═══ Available data ═══

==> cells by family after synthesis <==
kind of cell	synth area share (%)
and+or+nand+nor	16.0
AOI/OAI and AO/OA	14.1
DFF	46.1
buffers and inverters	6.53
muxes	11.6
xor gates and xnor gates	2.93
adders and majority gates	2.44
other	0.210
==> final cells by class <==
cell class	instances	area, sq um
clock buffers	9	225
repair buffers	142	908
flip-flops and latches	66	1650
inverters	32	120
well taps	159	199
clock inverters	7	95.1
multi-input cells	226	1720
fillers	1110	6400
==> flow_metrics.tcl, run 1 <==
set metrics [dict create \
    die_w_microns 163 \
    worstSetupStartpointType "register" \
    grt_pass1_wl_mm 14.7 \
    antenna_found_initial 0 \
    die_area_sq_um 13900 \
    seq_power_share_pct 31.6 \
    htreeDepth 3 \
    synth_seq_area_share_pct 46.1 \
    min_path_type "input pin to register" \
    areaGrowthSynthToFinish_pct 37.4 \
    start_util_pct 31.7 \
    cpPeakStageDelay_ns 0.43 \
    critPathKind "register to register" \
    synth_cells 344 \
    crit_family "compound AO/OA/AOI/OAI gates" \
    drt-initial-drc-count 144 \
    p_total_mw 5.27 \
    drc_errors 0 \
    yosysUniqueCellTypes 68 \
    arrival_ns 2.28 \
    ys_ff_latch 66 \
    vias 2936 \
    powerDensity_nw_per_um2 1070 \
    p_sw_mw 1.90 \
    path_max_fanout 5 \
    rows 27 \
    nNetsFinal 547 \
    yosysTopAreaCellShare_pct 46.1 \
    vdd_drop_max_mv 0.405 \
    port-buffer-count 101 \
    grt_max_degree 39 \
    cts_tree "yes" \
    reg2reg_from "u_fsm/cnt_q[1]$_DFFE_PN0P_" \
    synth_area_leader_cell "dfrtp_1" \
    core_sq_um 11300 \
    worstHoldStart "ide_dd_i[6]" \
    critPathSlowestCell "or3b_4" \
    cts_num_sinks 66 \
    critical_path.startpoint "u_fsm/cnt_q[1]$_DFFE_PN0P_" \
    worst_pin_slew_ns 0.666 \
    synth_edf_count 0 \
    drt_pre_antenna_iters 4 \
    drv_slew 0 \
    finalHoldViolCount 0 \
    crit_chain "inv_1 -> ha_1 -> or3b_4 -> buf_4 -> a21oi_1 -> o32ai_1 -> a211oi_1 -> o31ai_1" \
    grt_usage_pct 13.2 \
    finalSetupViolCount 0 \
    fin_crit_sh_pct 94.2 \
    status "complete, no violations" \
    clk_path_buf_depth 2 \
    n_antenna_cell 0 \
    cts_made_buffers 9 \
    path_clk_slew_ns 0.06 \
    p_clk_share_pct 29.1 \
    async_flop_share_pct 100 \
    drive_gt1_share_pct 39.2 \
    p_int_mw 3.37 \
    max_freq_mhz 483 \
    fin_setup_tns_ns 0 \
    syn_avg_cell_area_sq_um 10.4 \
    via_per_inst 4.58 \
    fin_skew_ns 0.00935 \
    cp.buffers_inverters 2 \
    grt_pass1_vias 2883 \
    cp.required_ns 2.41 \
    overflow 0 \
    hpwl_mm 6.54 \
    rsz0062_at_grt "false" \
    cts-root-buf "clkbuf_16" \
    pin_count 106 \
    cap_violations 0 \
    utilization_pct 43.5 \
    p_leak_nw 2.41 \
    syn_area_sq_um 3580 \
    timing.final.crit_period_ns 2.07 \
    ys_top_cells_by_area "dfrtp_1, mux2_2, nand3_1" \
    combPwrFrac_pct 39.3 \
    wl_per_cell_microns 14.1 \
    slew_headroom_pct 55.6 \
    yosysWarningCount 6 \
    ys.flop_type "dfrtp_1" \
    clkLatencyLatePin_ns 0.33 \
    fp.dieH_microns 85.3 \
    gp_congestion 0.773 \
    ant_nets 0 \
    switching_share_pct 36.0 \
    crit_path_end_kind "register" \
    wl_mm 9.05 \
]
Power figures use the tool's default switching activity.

═══

▶ **Problem to solve**
Could you reproduce exactly the lines of the entries above, from the one with "drc_errors 0 \" through the one with "max_freq_mhz 483 \", and nothing else?

▶ **Solution**
    drc_errors 0 \
    yosysUniqueCellTypes 68 \
    arrival_ns 2.28 \
    ys_ff_latch 66 \
    vias 2936 \
    powerDensity_nw_per_um2 1070 \
    p_sw_mw 1.90 \
    path_max_fanout 5 \
    rows 27 \
    nNetsFinal 547 \
    yosysTopAreaCellShare_pct 46.1 \
    vdd_drop_max_mv 0.405 \
    port-buffer-count 101 \
    grt_max_degree 39 \
    cts_tree "yes" \
    reg2reg_from "u_fsm/cnt_q[1]$_DFFE_PN0P_" \
    synth_area_leader_cell "dfrtp_1" \
    core_sq_um 11300 \
    worstHoldStart "ide_dd_i[6]" \
    critPathSlowestCell "or3b_4" \
    cts_num_sinks 66 \
    critical_path.startpoint "u_fsm/cnt_q[1]$_DFFE_PN0P_" \
    worst_pin_slew_ns 0.666 \
    synth_edf_count 0 \
    drt_pre_antenna_iters 4 \
    drv_slew 0 \
    finalHoldViolCount 0 \
    crit_chain "inv_1 -> ha_1 -> or3b_4 -> buf_4 -> a21oi_1 -> o32ai_1 -> a211oi_1 -> o31ai_1" \
    grt_usage_pct 13.2 \
    finalSetupViolCount 0 \
    fin_crit_sh_pct 94.2 \
    status "complete, no violations" \
    clk_path_buf_depth 2 \
    n_antenna_cell 0 \
    cts_made_buffers 9 \
    path_clk_slew_ns 0.06 \
    p_clk_share_pct 29.1 \
    async_flop_share_pct 100 \
    drive_gt1_share_pct 39.2 \
    p_int_mw 3.37 \
    max_freq_mhz 483 \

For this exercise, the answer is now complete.